## [Required work]
Nothing should be left out. Transcribe the entries exactly as written.

## [Source data]
▽
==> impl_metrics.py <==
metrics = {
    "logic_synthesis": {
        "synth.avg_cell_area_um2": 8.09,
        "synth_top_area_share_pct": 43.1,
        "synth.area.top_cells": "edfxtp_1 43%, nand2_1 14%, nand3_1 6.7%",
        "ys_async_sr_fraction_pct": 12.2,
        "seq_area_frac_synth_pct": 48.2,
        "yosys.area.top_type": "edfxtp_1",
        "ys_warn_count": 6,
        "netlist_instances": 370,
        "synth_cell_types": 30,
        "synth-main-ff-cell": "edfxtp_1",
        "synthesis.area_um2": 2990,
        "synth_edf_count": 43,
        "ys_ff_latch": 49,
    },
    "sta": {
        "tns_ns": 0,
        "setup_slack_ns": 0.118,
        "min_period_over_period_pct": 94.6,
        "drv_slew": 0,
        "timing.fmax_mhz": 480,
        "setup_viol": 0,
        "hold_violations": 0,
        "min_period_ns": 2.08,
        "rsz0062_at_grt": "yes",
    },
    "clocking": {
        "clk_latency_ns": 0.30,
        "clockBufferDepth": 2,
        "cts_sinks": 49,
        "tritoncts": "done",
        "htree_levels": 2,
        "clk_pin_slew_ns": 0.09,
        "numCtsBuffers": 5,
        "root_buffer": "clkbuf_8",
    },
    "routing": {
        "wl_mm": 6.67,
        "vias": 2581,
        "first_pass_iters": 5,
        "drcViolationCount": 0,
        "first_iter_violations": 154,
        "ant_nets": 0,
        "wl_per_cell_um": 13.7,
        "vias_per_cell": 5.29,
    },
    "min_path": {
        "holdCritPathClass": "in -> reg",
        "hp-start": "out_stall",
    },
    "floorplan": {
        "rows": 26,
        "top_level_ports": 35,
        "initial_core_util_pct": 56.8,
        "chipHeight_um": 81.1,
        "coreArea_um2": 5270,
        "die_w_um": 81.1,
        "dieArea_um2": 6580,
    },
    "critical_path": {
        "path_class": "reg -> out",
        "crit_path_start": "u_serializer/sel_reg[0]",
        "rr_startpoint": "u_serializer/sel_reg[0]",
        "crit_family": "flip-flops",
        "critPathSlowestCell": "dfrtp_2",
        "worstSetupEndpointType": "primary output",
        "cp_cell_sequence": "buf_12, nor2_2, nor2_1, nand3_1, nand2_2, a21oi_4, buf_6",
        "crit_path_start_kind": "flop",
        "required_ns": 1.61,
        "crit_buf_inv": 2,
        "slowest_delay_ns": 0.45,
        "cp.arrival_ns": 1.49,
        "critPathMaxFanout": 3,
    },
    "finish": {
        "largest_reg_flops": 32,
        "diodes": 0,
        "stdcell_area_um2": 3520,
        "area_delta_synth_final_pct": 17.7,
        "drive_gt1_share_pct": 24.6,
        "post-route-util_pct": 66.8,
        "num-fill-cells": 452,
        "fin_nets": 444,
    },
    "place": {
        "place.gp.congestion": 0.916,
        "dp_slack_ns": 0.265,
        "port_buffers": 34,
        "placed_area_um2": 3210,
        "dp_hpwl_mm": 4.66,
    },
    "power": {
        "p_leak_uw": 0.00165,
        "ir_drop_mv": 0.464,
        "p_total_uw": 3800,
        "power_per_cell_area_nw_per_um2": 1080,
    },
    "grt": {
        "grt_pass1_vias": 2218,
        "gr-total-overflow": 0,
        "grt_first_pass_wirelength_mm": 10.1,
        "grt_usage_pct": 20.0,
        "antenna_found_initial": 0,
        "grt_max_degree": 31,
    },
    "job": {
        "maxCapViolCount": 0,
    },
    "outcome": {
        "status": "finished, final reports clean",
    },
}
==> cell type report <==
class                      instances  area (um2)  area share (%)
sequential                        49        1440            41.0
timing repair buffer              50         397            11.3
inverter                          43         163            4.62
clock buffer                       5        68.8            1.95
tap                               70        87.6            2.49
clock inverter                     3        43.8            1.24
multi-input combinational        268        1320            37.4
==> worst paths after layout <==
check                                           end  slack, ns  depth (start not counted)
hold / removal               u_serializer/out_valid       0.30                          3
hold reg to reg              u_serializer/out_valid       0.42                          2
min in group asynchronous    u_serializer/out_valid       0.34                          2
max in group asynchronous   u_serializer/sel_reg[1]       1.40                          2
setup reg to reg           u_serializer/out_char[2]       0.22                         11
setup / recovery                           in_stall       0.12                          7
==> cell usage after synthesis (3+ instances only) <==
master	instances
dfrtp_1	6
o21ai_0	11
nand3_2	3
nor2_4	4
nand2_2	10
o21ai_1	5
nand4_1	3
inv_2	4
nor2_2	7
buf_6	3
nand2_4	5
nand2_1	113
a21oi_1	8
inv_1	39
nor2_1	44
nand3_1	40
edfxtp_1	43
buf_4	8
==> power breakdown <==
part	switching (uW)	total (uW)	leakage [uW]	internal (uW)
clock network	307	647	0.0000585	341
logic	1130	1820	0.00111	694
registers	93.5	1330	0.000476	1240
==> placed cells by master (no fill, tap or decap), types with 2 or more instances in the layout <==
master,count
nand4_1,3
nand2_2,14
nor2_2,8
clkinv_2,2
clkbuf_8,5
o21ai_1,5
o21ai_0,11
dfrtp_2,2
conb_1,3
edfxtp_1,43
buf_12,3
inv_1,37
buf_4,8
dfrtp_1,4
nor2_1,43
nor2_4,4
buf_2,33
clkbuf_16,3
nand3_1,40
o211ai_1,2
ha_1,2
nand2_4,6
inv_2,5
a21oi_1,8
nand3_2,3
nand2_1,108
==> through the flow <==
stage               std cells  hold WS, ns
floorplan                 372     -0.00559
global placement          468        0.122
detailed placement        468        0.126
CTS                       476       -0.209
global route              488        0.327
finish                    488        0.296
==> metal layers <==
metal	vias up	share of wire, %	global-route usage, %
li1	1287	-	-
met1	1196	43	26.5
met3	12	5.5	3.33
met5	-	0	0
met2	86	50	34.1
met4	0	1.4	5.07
△
## [Output below]
==> impl_metrics.py <==
metrics = {
    "logic_synthesis": {
        "synth.avg_cell_area_um2": 8.09,
        "synth_top_area_share_pct": 43.1,
        "synth.area.top_cells": "edfxtp_1 43%, nand2_1 14%, nand3_1 6.7%",
        "ys_async_sr_fraction_pct": 12.2,
        "seq_area_frac_synth_pct": 48.2,
        "yosys.area.top_type": "edfxtp_1",
        "ys_warn_count": 6,
        "netlist_instances": 370,
        "synth_cell_types": 30,
        "synth-main-ff-cell": "edfxtp_1",
        "synthesis.area_um2": 2990,
        "synth_edf_count": 43,
        "ys_ff_latch": 49,
    },
    "sta": {
        "tns_ns": 0,
        "setup_slack_ns": 0.118,
        "min_period_over_period_pct": 94.6,
        "drv_slew": 0,
        "timing.fmax_mhz": 480,
        "setup_viol": 0,
        "hold_violations": 0,
        "min_period_ns": 2.08,
        "rsz0062_at_grt": "yes",
    },
    "clocking": {
        "clk_latency_ns": 0.30,
        "clockBufferDepth": 2,
        "cts_sinks": 49,
        "tritoncts": "done",
        "htree_levels": 2,
        "clk_pin_slew_ns": 0.09,
        "numCtsBuffers": 5,
        "root_buffer": "clkbuf_8",
    },
    "routing": {
        "wl_mm": 6.67,
        "vias": 2581,
        "first_pass_iters": 5,
        "drcViolationCount": 0,
        "first_iter_violations": 154,
        "ant_nets": 0,
        "wl_per_cell_um": 13.7,
        "vias_per_cell": 5.29,
    },
    "min_path": {
        "holdCritPathClass": "in -> reg",
        "hp-start": "out_stall",
    },
    "floorplan": {
        "rows": 26,
        "top_level_ports": 35,
        "initial_core_util_pct": 56.8,
        "chipHeight_um": 81.1,
        "coreArea_um2": 5270,
        "die_w_um": 81.1,
        "dieArea_um2": 6580,
    },
    "critical_path": {
        "path_class": "reg -> out",
        "crit_path_start": "u_serializer/sel_reg[0]",
        "rr_startpoint": "u_serializer/sel_reg[0]",
        "crit_family": "flip-flops",
        "critPathSlowestCell": "dfrtp_2",
        "worstSetupEndpointType": "primary output",
        "cp_cell_sequence": "buf_12, nor2_2, nor2_1, nand3_1, nand2_2, a21oi_4, buf_6",
        "crit_path_start_kind": "flop",
        "required_ns": 1.61,
        "crit_buf_inv": 2,
        "slowest_delay_ns": 0.45,
        "cp.arrival_ns": 1.49,
        "critPathMaxFanout": 3,
    },
    "finish": {
        "largest_reg_flops": 32,
        "diodes": 0,
        "stdcell_area_um2": 3520,
        "area_delta_synth_final_pct": 17.7,
        "drive_gt1_share_pct": 24.6,
        "post-route-util_pct": 66.8,
        "num-fill-cells": 452,
        "fin_nets": 444,
    },
    "place": {
        "place.gp.congestion": 0.916,
        "dp_slack_ns": 0.265,
        "port_buffers": 34,
        "placed_area_um2": 3210,
        "dp_hpwl_mm": 4.66,
    },
    "power": {
        "p_leak_uw": 0.00165,
        "ir_drop_mv": 0.464,
        "p_total_uw": 3800,
        "power_per_cell_area_nw_per_um2": 1080,
    },
    "grt": {
        "grt_pass1_vias": 2218,
        "gr-total-overflow": 0,
        "grt_first_pass_wirelength_mm": 10.1,
        "grt_usage_pct": 20.0,
        "antenna_found_initial": 0,
        "grt_max_degree": 31,
    },
    "job": {
        "maxCapViolCount": 0,
    },
    "outcome": {
        "status": "finished, final reports clean",
    },
}
==> cell type report <==
class                      instances  area (um2)  area share (%)
sequential                        49        1440            41.0
timing repair buffer              50         397            11.3
inverter                          43         163            4.62
clock buffer                       5        68.8            1.95
tap                               70        87.6            2.49
clock inverter                     3        43.8            1.24
multi-input combinational        268        1320            37.4
==> worst paths after layout <==
check                                           end  slack, ns  depth (start not counted)
hold / removal               u_serializer/out_valid       0.30                          3
hold reg to reg              u_serializer/out_valid       0.42                          2
min in group asynchronous    u_serializer/out_valid       0.34                          2
max in group asynchronous   u_serializer/sel_reg[1]       1.40                          2
setup reg to reg           u_serializer/out_char[2]       0.22                         11
setup / recovery                           in_stall       0.12                          7
==> cell usage after synthesis (3+ instances only) <==
master	instances
dfrtp_1	6
o21ai_0	11
nand3_2	3
nor2_4	4
nand2_2	10
o21ai_1	5
nand4_1	3
inv_2	4
nor2_2	7
buf_6	3
nand2_4	5
nand2_1	113
a21oi_1	8
inv_1	39
nor2_1	44
nand3_1	40
edfxtp_1	43
buf_4	8
==> power breakdown <==
part	switching (uW)	total (uW)	leakage [uW]	internal (uW)
clock network	307	647	0.0000585	341
logic	1130	1820	0.00111	694
registers	93.5	1330	0.000476	1240
==> placed cells by master (no fill, tap or decap), types with 2 or more instances in the layout <==
master,count
nand4_1,3
nand2_2,14
nor2_2,8
clkinv_2,2
clkbuf_8,5
o21ai_1,5
o21ai_0,11
dfrtp_2,2
conb_1,3
edfxtp_1,43
buf_12,3
inv_1,37
buf_4,8
dfrtp_1,4
nor2_1,43
nor2_4,4
buf_2,33
clkbuf_16,3
nand3_1,40
o211ai_1,2
ha_1,2
nand2_4,6
inv_2,5
a21oi_1,8
nand3_2,3
nand2_1,108
==> through the flow <==
stage               std cells  hold WS, ns
floorplan                 372     -0.00559
global placement          468        0.122
detailed placement        468        0.126
CTS                       476       -0.209
global route              488        0.327
finish                    488        0.296
==> metal layers <==
metal	vias up	share of wire, %	global-route usage, %
li1	1287	-	-
met1	1196	43	26.5
met3	12	5.5	3.33
met5	-	0	0
met2	86	50	34.1
met4	0	1.4	5.07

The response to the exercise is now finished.